**Task requirements**
Below are lines of data; restate word for word those running from the line containing "run 6, diff" to the line containing "run 6 against", inclusive, and no others.
****
From an optimization exercise on the open Yosys and OpenROAD flow, aimed at small area, a short achievable clock period and few clock cycles per item; shortcuts taken in it are not production practice.
Function was checked by simulation only, so behaviour that the tests miss may differ from the original.
No activity file was given, so power comes from the tool's default toggle rates.

==> config.mk <==
export PLATFORM = sky130hd
export DESIGN_NAME = IOTDF
export DESIGN_NICKNAME = IOTDF
export VERILOG_FILES = /design/flow/design.v
export SDC_FILE = /design/flow/constraint.sdc
export NUM_CORES = 4
export LEC_CHECK = 0
export ABC_CLOCK_PERIOD_IN_PS = 2000
export CAP_MARGIN = 20
export CORE_MARGIN = 2
export CORE_UTILIZATION = 40
export SETUP_SLACK_MARGIN = 3.3
export SLEW_MARGIN = 20
==> constraint.sdc <==
create_clock -name core_clock -period 5.5 [get_ports {clk}]
set_input_delay 1.1000 -clock core_clock [delete_from_list [all_inputs] [get_ports {clk}]]
set_output_delay 1.1000 -clock core_clock [all_outputs]
set_load 0.01 [all_outputs]
==> design.v <==
`timescale 1ns/10ps
module IOTDF( clk, rst, in_en, iot_in, fn_sel, busy, valid, iot_out);
    input          clk;
    input          rst;
    input          in_en;
    input  [7:0]   iot_in;
    input  [2:0]   fn_sel;
    output         busy;
    output         valid;
    output [127:0] iot_out;
    reg  [3:0]   cnt;       
    reg  [7:0]   d0;        
    reg  [7:0]   d1;        
    reg  [11:0]  s;         
    reg          first;     
    reg          g_sel;     
    reg          f_sel;     
    reg          last;      
    reg          o_valid;
    reg  [127:0] o_data;
    assign busy    = 1'b0;
    assign valid   = o_valid;
    assign iot_out = o_data;
    wire start = (cnt == 4'd0);
    wire [5:0] fs = d0[7:2] ^ d0[5:0] ^ s[7:2];
    wire [5:0] fc = (d0[7:2] & d0[5:0]) | (d0[7:2] & s[7:2]) | (d0[5:0] & s[7:2]);
    wire [1:0] hs = d0[7:6] ^ s[9:8];
    wire [1:0] hc = d0[7:6] & s[9:8];
    wire [11:0] tp = {s[11:10], hs, fs, d0[1:0]};
    wire [11:0] tq = {1'b0, hc, fc, 1'b0, s[1:0]};
    wire [11:0] t   = tp + tq;
    wire [7:0]  fir = t[11:4];
    wire [4:0] us = d0[7:3] ^ d0[4:0] ^ d1[6:2];
    wire [4:0] uc = (d0[7:3] & d0[4:0]) | (d0[7:3] & d1[6:2]) | (d0[4:0] & d1[6:2]);
    wire       hus = d0[5] ^ d1[7];
    wire       huc = d0[5] & d1[7];
    wire [11:0] up = {1'b0, d0[7:6], hus, us, d0[2:0]};
    wire [11:0] uq = {2'b00, huc, uc, 1'b1, d1[1:0], 1'b0};
    wire [11:0] s_nxt = up + uq;
    wire        p = o_data[0] & ~first;
    reg  [7:0]  gray;
    integer i;
    always @(*) begin
        gray[7] = p ^ d0[7];
        for (i = 6; i >= 0; i = i - 1) gray[i] = gray[i+1] ^ d0[i];
    end
    wire [7:0] res = ({8{g_sel}} & gray) | ({8{f_sel}} & fir);
    always @(posedge clk) begin
        d0    <= iot_in;
        d1    <= start ? 8'd0 : d0;
        s     <= start ? 12'd8 : s_nxt;
        first <= start;
        g_sel <= (fn_sel == 3'b001);
        f_sel <= (fn_sel == 3'b010);
        o_data <= {o_data[119:0], res};
        if (rst) begin
            cnt     <= 4'd0;
            last    <= 1'b0;
            o_valid <= 1'b0;
        end else begin
            if (in_en) cnt <= cnt + 4'd1;
            last    <= in_en & (cnt == 4'd15);
            o_valid <= last;
        end
    end
endmodule
==> flow/run.sh <==
#!/bin/bash
# The standard ORFS layout with two changes:
#  - synthesis maps all logic with ABC under a delay target (map -D) instead of
#    extracting full/half adder cells first (ADDER_MAP_FILE empty); sizing and
#    buffering are left to OpenROAD's repair steps;
#  - the port buffers are the smallest buffer, buf_1.
# Everything else (synthesis script, floorplan, placement, CTS, routing) is the
# standard flow. Each step's output goes to a log file in this folder.
set -euo pipefail
D=${ABC_D:-1400}
rm -rf scripts_synth
cp -r "$FLOW_HOME/scripts" scripts_synth
cat > scripts_synth/abc_speed.script <<EOS
strash
dch
map -D $D
topo
EOS
bash standard.sh SCRIPTS_DIR="$PWD/scripts_synth" ADDER_MAP_FILE= synth > synth.log 2>&1
bash standard.sh BUFFER_PORTS_ARGS="-buffer_cell sky130_fd_sc_hd__buf_1" CTS_ARGS="-sink_clustering_enable -repair_clock_nets -dont_use_dummy_load -sink_clustering_size 40 -sink_clustering_max_diameter 80 -root_buf sky130_fd_sc_hd__clkbuf_16 -buf_list \"sky130_fd_sc_hd__clkbuf_4 sky130_fd_sc_hd__clkbuf_8\"" finish > layout.log 2>&1
==> standard.sh <==
#!/bin/bash
# synth_recipe.tcl (not shown) runs the flow's synth.tcl, then flattens the netlist and writes it again
# the make line also repeats each setting of config.mk as NAME=value (left out here)
make -C /OpenROAD-flow-scripts/flow DESIGN_CONFIG=/design/flow/config.mk WORK_HOME=/design/flow/orfs CLKGATE_MAP_FILE= SYNTH_SCRIPT=/design/flow/synth_recipe.tcl "${@:-finish}"
==> results.sh, run 1 <==
export IMPL_portBuffers=142
export IMPL_die_h_um=111
export IMPL_yosys_area_share_simple_pct=14.2
export IMPL_die_x_um=111
export IMPL_synth_seq_cells=164
export IMPL_ys_warn_count=1
export IMPL_firstError="[ERROR STA-0564] clock_tree_synthesis positional arguments not supported."
export IMPL_syn_nets=454
export IMPL_synth_compound_area_share_pct=7.51
export IMPL_hpwl_um=7150
export IMPL_synth_top_family_by_area="simple AND/OR/NAND/NOR gates"
export IMPL_yosys_cell_types_count=27
export IMPL_ys_seq_area_share_pct=71.1
export IMPL_synthCells=440
export IMPL_dpl_worst_slack_ns=2.68
export IMPL_io_pins=144
export IMPL_avgSynthCellArea_um2=10.5
export IMPL_gp_congestion=0.817
export IMPL_synthXorXnorAreaFrac_pct=3.04
export IMPL_start_util_pct=40.8
export IMPL_haltStage="clock tree synthesis"
export IMPL_synth_adder_area_share_pct=0.651
export IMPL_placed_area_um2=5340
export IMPL_status="aborted with a tool error"
export IMPL_synthMuxAreaShare_pct=0
export IMPL_num_rows=39
export IMPL_synth_area_um2=4610
cell usage after synthesis:
master / n / area, µm²
and2_2: 5 / 37.5
a211oi_1: 1 / 7.51
clkinv_1: 39 / 146
buf_4: 1 / 7.51
conb_1: 1 / 3.75
xnor2_1: 4 / 35.0
o21a_1: 4 / 30.0
o31ai_1: 1 / 7.51
dfxtp_1: 164 / 3280
a21boi_0: 1 / 7.51
o41ai_1: 1 / 8.76
a21oi_1: 25 / 125
o22ai_1: 8 / 50.1
maj3_1: 3 / 30.0
xor2_1: 12 / 105
or2_2: 2 / 12.5
a31oi_1: 1 / 6.26
nand2_1: 56 / 210
nor4_1: 1 / 6.26
a21o_2: 1 / 8.76
a22oi_1: 2 / 15.0
nor2_1: 56 / 210
nor3b_1: 1 / 7.51
nor3_1: 14 / 70.1
nand3b_1: 1 / 7.51
o21ai_0: 16 / 80.1
nand3_1: 19 / 95.1
cells by family after synthesis:
group / Yosys count
DFF: 164
other: 1
AOI/OAI and AO/OA: 61
and+or+nand+nor: 155
adders and majority gates: 3
xor gates and xnor gates: 16
buffers and inverters: 40
power groups by stage:
stage / clock network (mW) / registers [mW] / logic, mW
floorplan: 0 / 1.46 / 0.178
global placement: 0 / 1.41 / 0.353
detailed placement: 0 / 1.42 / 0.355
worst max path at each step:
stage	startpoint	end	slack [ns]	depth (start not counted)
after floorplan	d0[6]$_DFF_P_	o_data[5]$_DFF_P_	3.34	11
after global placement	d0[2]$_DFF_P_	o_data[5]$_DFF_P_	2.71	11
after detailed placement	d0[2]$_DFF_P_	o_data[5]$_DFF_P_	2.68	11
metrics by stage:
stage / total power [mW] / std cells / hold slack (ns)
floorplan: 1.64 / 440 / 0.382
global placement: 1.77 / 725 / 0.331
detailed placement: 1.77 / 725 / 0.333
Testbench counts, summed over its fixed seeds: cycles 38,424, blocks 2,400.
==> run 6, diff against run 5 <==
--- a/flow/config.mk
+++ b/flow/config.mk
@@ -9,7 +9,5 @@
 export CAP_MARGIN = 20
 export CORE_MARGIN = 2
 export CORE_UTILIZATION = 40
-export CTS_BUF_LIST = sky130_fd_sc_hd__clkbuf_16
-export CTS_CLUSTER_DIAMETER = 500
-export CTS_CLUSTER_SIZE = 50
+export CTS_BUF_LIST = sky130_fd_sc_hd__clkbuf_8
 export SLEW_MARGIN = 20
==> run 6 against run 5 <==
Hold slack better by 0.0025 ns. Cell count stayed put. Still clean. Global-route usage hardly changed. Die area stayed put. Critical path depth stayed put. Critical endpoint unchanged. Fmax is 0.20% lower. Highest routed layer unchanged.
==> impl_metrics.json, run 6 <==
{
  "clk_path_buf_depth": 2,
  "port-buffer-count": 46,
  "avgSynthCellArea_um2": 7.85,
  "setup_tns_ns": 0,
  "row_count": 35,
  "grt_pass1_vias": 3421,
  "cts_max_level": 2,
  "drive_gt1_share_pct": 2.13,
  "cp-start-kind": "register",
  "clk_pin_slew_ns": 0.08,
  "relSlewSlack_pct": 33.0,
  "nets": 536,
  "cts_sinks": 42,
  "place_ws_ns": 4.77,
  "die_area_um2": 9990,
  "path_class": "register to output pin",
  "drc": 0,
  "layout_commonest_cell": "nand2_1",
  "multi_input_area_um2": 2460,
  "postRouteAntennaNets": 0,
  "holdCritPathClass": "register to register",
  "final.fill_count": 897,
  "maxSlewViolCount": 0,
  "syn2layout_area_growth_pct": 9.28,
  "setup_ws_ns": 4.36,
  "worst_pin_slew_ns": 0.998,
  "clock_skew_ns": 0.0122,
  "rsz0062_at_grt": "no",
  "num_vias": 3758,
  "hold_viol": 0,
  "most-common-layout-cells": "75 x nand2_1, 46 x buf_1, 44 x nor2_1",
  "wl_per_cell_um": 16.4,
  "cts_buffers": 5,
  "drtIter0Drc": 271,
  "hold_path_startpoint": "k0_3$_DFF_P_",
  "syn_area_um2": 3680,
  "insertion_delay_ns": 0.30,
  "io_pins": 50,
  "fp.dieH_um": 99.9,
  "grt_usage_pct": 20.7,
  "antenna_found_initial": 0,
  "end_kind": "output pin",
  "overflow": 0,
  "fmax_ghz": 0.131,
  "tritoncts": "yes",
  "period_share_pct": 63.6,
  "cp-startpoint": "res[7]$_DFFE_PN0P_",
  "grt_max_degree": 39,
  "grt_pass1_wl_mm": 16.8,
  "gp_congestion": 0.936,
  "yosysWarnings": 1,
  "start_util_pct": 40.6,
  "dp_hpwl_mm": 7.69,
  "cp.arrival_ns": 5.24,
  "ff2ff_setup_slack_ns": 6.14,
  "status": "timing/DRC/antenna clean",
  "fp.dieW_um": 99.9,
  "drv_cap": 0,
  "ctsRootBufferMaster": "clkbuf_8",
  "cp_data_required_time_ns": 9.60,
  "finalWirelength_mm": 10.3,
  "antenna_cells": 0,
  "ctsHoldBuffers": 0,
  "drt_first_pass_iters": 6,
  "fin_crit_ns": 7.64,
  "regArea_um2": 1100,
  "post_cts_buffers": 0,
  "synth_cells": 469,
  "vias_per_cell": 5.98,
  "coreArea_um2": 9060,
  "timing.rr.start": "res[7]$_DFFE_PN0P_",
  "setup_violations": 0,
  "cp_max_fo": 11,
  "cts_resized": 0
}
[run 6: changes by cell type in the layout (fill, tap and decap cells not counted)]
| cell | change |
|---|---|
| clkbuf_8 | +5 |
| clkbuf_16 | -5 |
This design comes from an exercise in tuning for small area, a short achievable clock period and few clock cycles per item on the open sky130 flow, not from production work. Where RTL was checked, it was by simulation tests only, not by an equivalence proof against the original. Power and IR drop assume default switching activity.

==> trial 98: inputs <==
==> flow/design.v (excerpt) <==
module single_prec_mult
  (
    input  wire        clk,
    input  wire        reset,
    input  wire        start,
    input  wire [31:0] a,
    input  wire [31:0] b,
    output wire [31:0] product,
    output reg         mult_done
  );
export LEC_CHECK = 0
export ABC_AREA = 1
export CAP_MARGIN = 20
export CORE_MARGIN = 2
export CORE_UTILIZATION = 70
export CTS_BUF_LIST = sky130_fd_sc_hd__clkbuf_4 sky130_fd_sc_hd__clkbuf_8
export PLACE_DENSITY = 0.8
export SETUP_SLACK_MARGIN = 0.1
export SLEW_MARGIN = 20
create_clock -name core_clock -period 5.0 [get_ports {clk}]
standard.sh (not shown) runs the stock make flow with config.mk's settings and CLKGATE_MAP_FILE= SYNTH_SCRIPT=/design/flow/synth_recipe.tcl, a recipe that flattens the netlist after the stock synthesis.
==> flow/flow/run.sh <==
#!/bin/bash
# Standard layout with two changes:
#  - the port buffers are buf_4 cells rather than the resizer's default pick
#    (a slow delay buffer);
#  - after the standard synthesis, polarity.py flips full adders (which are
#    self-dual) and swaps XOR/XNOR gates to remove inverters around them;
#    registers are untouched.
set -euo pipefail
export BUFFER_PORTS_ARGS="-buffer_cell sky130_fd_sc_hd__buf_4"
R="$PWD/orfs/results/$FLOW_PLATFORM/single_prec_mult/base"
bash standard.sh "$R/1_2_yosys.v" > synth.log 2>&1
python3 flow/polarity.py "$R/1_2_yosys.v" "$R/1_2_yosys.pol.v" > polarity.log 2>&1
cp "$R/1_2_yosys.v" "$R/1_2_yosys.std.v"
mv "$R/1_2_yosys.pol.v" "$R/1_2_yosys.v"
bash standard.sh > standard.log 2>&1
Other scripts of this flow, unchanged in this note and not shown: flow/flow/polarity.py
==> build 94 (differences from trial 98) <==
--- a/flow/design.v
+++ b/flow/design.v
@@ -975,13 +975,24 @@
 assign s55 = c42 ^ c44 ^ s51;
 assign c56 = (c42 & c44) | (s51 & (c42 ^ c44));
 assign s57 = s53 ^ c46 ^ s55;
 assign c58 = (s53 & c46) | (s55 & (s53 ^ c46));
 assign s59 = c48 ^ s57;
 assign c60 = c48 & s57;
-wire [12:0] lowsum = {1'b0, c50, c40, s37, c24, s21, s15, s9, s5, c2, pp1_0, pp0_1, neg0} + {1'b0, s59, s49, s39, s31, s23, s17, s11, s7, s3, s1, 1'b0, pp0_0};
+wire lc0 = (neg0 & pp0_0);
+wire lc1 = (pp0_1 & 1'b0) | ((pp0_1 | 1'b0) & lc0);
+wire lc2 = (pp1_0 & s1) | ((pp1_0 | s1) & lc1);
+wire lc3 = (c2 & s3) | ((c2 | s3) & lc2);
+wire lc4 = (s5 & s7) | ((s5 | s7) & lc3);
+wire lc5 = (s9 & s11) | ((s9 | s11) & lc4);
+wire lc6 = (s15 & s17) | ((s15 | s17) & lc5);
+wire lc7 = (s21 & s23) | ((s21 | s23) & lc6);
+wire lc8 = (c24 & s31) | ((c24 | s31) & lc7);
+wire lc9 = (s37 & s39) | ((s37 | s39) & lc8);
+wire lc10 = (c40 & s49) | ((c40 | s49) & lc9);
+wire lc11 = (c50 & s59) | ((c50 | s59) & lc10);
 assign s61 = neg6 ^ pp0_12 ^ pp1_10;
 assign c62 = (neg6 & pp0_12) | (pp1_10 & (neg6 ^ pp0_12));
 assign s63 = pp2_8 ^ pp3_6 ^ pp4_4;
 assign c64 = (pp2_8 & pp3_6) | (pp4_4 & (pp2_8 ^ pp3_6));
 assign s65 = pp5_2 ^ pp6_0 ^ c52;
 assign c66 = (pp5_2 & pp6_0) | (c52 & (pp5_2 ^ pp6_0));
@@ -1494,13 +1505,13 @@
 assign s573 = 1'b1 ^ x[22] ^ pp11_24;
 assign c574 = (1'b1 & x[22]) | (pp11_24 & (1'b1 ^ x[22]));
 assign s575 = c570 ^ s573;
 assign c576 = c570 & s573;
 assign s577 = 1'b1 ^ c574;
 assign c578 = 1'b1 & c574;
-assign cut = {c576, s577, c572, s575, s571, c568, c562, s567, s561, c556, c548, s555, s547, c540, c530, s539, s529, c520, c508, s519, s507, c496, c482, s495, s481, c468, s467, c452, c436, s451, c434, s435, c418, s417, c400, c382, s399, c380, s381, c362, s361, c342, c322, s341, c320, s321, c300, c278, s299, c276, s277, c256, s255, c236, s235, c216, s215, c198, c180, s197, c178, s179, s177, s161, c144, s143, c128, s127, c112, s111, c98, s97, c84, c72, s83, lowsum[12], s71};
+assign cut = {c576, s577, c572, s575, s571, c568, c562, s567, s561, c556, c548, s555, s547, c540, c530, s539, s529, c520, c508, s519, s507, c496, c482, s495, s481, c468, s467, c452, c436, s451, c434, s435, c418, s417, c400, c382, s399, c380, s381, c362, s361, c342, c322, s341, c320, s321, c300, c278, s299, c276, s277, c256, s255, c236, s235, c216, s215, c198, c180, s197, c178, s179, s177, s161, c144, s143, c128, s127, c112, s111, c98, s97, c84, c72, s83, lc11, s71};
 endmodule
 module mant_l2
   (
     input  wire [76:0] q,
     output wire [24:0] p
   );
==> flow/flow/run.sh (replaced) <==
#!/bin/bash
# Standard layout with two changes:
#  - the port buffers are buf_2 cells rather than the resizer's default pick
#    (a slow delay buffer);
#  - after the standard synthesis, polarity.py flips full adders (which are
#    self-dual) and swaps XOR/XNOR gates to remove inverters around them;
#    registers are untouched.
set -euo pipefail
export BUFFER_PORTS_ARGS="-buffer_cell sky130_fd_sc_hd__buf_2"
R="$PWD/orfs/results/$FLOW_PLATFORM/single_prec_mult/base"
bash standard.sh "$R/1_2_yosys.v" > synth.log 2>&1
python3 flow/polarity.py "$R/1_2_yosys.v" "$R/1_2_yosys.pol.v" > polarity.log 2>&1
cp "$R/1_2_yosys.v" "$R/1_2_yosys.std.v"
mv "$R/1_2_yosys.pol.v" "$R/1_2_yosys.v"
bash standard.sh > standard.log 2>&1
- CORE_UTILIZATION: 70 -> 66
- PLACE_DENSITY: 0.8 -> 0.74
==> summary of the runs <==
In register-to-register slack, build 94 and trial 98 hardly differ. Between trial 98 and build 94, the lower fmax is in trial 98 (gap about 1.3%, measured against build 94). Of build 94 and trial 98, trial 98 has the higher via count (gap 2.1%, measured against trial 98). Clock skew is the same in build 94 and trial 98. Between trial 98 and build 94, the lower first-iteration DRC count is in build 94 (gap 2.9%, measured against build 94). Cell area: trial 98 is higher than build 94 (about 1.8%). Build 94 passed the timing, DRC and antenna checks. Trial 98 finished with timing, DRC and antenna clean.
==> figures <==
|  | trial 98 | build 94 |
|---|---|---|
| Well tap count | 319 | 330 |
| Arrival time of data at the critical path endpoint | 3.69 ns | 3.62 ns |
| Global placer's final weighted congestion | 1.03 | 1.03 |
| DRC marker count from the first detailed-route iteration | 1,742 | 1,693 |
| Run status | no timing/DRC/antenna violations | no timing/DRC/antenna violations |
| Final std cells w/o fill | 2,149 | 2,158 |
| Die extent in y | 158 um | 163 um |
| Switching Fraction | 0.505 | 0.509 |
| Worst setup slack after layout | 0.315 ns | 0.375 ns |
| Maximum clock frequency | 213 MHz | 216 MHz |
| Number of fillers in the final layout | 1,646 | 1,886 |
| Overall power consumption | 0.0125 W | 0.0119 W |
| End point of the critical path | product[8] | product[6] |
| Min Clock Period, post-route | 4.69 ns | 4.62 ns |
Testbench counts of trial 98, summed over its fixed seeds: cycles 2,048, items 2,048.
Testbench counts of build 94, summed over its fixed seeds: cycles 2,048, items 2,048.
****
**Solution to this exercise**
==> run 6, diff against run 5 <==
--- a/flow/config.mk
+++ b/flow/config.mk
@@ -9,7 +9,5 @@
 export CAP_MARGIN = 20
 export CORE_MARGIN = 2
 export CORE_UTILIZATION = 40
-export CTS_BUF_LIST = sky130_fd_sc_hd__clkbuf_16
-export CTS_CLUSTER_DIAMETER = 500
-export CTS_CLUSTER_SIZE = 50
+export CTS_BUF_LIST = sky130_fd_sc_hd__clkbuf_8
 export SLEW_MARGIN = 20
==> run 6 against run 5 <==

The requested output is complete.